A collaborative project to collect datasets in Indonesian languages.
Apache License 2.0
260 stars 62 forks source link

Create dataset loader for TICO-19 #247

Closed SamuelCahyawijaya closed 2 years ago

SamuelCahyawijaya commented 2 years ago

NusaCatalogue: https://indonlp.github.io/nusa-catalogue/card.html?tico_19

Dataset tico_19
Description TICO-19 (Translation Initiative for COVID-19) is sampled from a variety of public sources containing COVID-19 related content, representing different domains (e.g., news, wiki articles, and others).

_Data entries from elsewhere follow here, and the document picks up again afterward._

==> config.mk <==
export PLATFORM = sky130hd
export DESIGN_NAME = hatch_stage_ctrl_flat
export DESIGN_NICKNAME = d
export VERILOG_FILES = /design/src/rtl/hatch_pkg.sv /design/src/rtl/hatch_stage_ctrl_if.sv /design/src/rtl/hatch_stage_ctrl_in_sync.sv /design/src/rtl/hatch_stage_ctrl.sv /design/src/flat_wrapper.sv
export SDC_FILE = /design/constraint.sdc
export NUM_CORES = 1
export LEC_CHECK = 0
export ABC_AREA = 0
export BUFFER_PORTS_ARGS = -buffer_cell sky130_fd_sc_hd__buf_2
export CORE_MARGIN = 2
export CORE_UTILIZATION = 60
export DETAILED_ROUTE_END_ITERATION = 16
export PLACE_DENSITY = 0.79
export SYNTH_ARGS = -nofsm -noshare
export SYNTH_HDL_FRONTEND = slang
export SYNTH_SLANG_ARGS = --single-unit
==> constraint.sdc <==
create_clock -name clk -period 2.9 [get_ports clk]
set_clock_uncertainty 0.2 [all_clocks]
set_input_delay 0.58 -clock clk [delete_from_list [all_inputs] [get_ports clk]]
set_output_delay 0.58 -clock clk [all_outputs]
set_load 0.05 [all_outputs]
==> src/rtl/hatch_pkg.sv <==
// Shared types and constants for the hatch-stage sequencer.
package hatch_pkg;

    typedef enum logic [2:0] {
        IDLE,
        INCUBATE,
        COOL,
        HATCHED,
        DEAD
    } state_e;

    localparam int unsigned      NUM_W           = 4;
    localparam logic [NUM_W-1:0] DEAD_CODE       = 4'd15;
    localparam int unsigned      LAST_STAGE_DFLT = 11;

    // Counter width for a count of 0..limit-1, never narrower than one bit.
    function automatic int unsigned cnt_w(input int unsigned limit);
        return (limit > 1) ? $clog2(limit) : 1;
    endfunction

endpackage
`config.mk`:
```
export PLATFORM = sky130hd
export DESIGN_NAME = axi_lite_master_flat
export DESIGN_NICKNAME = d
export VERILOG_FILES = /design/src/rtl/axi_lite_pkg.sv /design/src/rtl/axi_lite_if.sv /design/src/rtl/axi_lite_watchdog.sv /design/src/rtl/axi_lite_master.sv /design/src/flat_wrapper.sv
export SDC_FILE = /design/constraint.sdc
export NUM_CORES = 1
export LEC_CHECK = 0
export CAP_MARGIN = 30
export CORE_ASPECT_RATIO = 0.6
export CORE_MARGIN = 2
export CORE_UTILIZATION = 40
export CTS_CLUSTER_DIAMETER = 30
export CTS_CLUSTER_SIZE = 14
export DETAILED_ROUTE_END_ITERATION = 7
export GPL_TIMING_DRIVEN = 0
export MAX_ROUTING_LAYER = met4
export PLACE_DENSITY = 0.81
export RECOVER_POWER = 25
export SYNTH_ARGS = -nofsm -noshare
export SYNTH_HDL_FRONTEND = slang
export SYNTH_SLANG_ARGS = --single-unit
export TNS_END_PERCENT = 20
```
`constraint.sdc`:
```
create_clock -name aclk -period 1.7 [get_ports aclk]
set_clock_uncertainty 0.05 [all_clocks]
set_input_delay 0.17 -clock aclk [delete_from_list [all_inputs] [get_ports aclk]]
set_output_delay 0.17 -clock aclk [all_outputs]
set_load 0.01 [all_outputs]
```
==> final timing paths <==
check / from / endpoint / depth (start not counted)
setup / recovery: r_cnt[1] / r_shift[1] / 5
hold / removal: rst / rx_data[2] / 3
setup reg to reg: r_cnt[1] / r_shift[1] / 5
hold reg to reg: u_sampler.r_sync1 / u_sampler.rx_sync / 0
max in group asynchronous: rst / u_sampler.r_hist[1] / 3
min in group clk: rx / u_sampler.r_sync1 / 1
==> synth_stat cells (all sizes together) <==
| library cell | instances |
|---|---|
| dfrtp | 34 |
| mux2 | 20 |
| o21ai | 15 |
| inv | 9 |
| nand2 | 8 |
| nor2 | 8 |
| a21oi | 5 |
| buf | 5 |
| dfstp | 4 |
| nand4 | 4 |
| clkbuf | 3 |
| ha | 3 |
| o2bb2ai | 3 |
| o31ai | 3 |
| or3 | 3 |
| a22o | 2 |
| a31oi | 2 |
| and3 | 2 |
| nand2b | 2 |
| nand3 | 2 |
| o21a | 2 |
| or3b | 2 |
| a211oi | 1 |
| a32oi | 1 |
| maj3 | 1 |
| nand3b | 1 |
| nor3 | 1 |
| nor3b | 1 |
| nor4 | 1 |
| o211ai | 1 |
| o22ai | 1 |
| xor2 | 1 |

TICO-19 includes 30 documents (3071 sentences, 69.7k words) translated from English into 36 languages: Amharic, Arabic (Modern Standard), Bengali, Chinese (Simplified), Dari, Dinka, Farsi, French (European), Hausa, Hindi, Indonesian, Kanuri, Khmer (Central), Kinyarwanda, Kurdish Kurmanji, Kurdish Sorani, Lingala, Luganda, Malay, Marathi, Myanmar, Nepali, Nigerian Fulfulde, Nuer, Oromo, Pashto, Portuguese (Brazilian), Russian, Somali, Spanish (Latin American), Swahili, Congolese Swahili, Tagalog, Tamil, Tigrinya, Urdu, Zulu.
License CC0
rifkiaputri commented 2 years ago

self-assign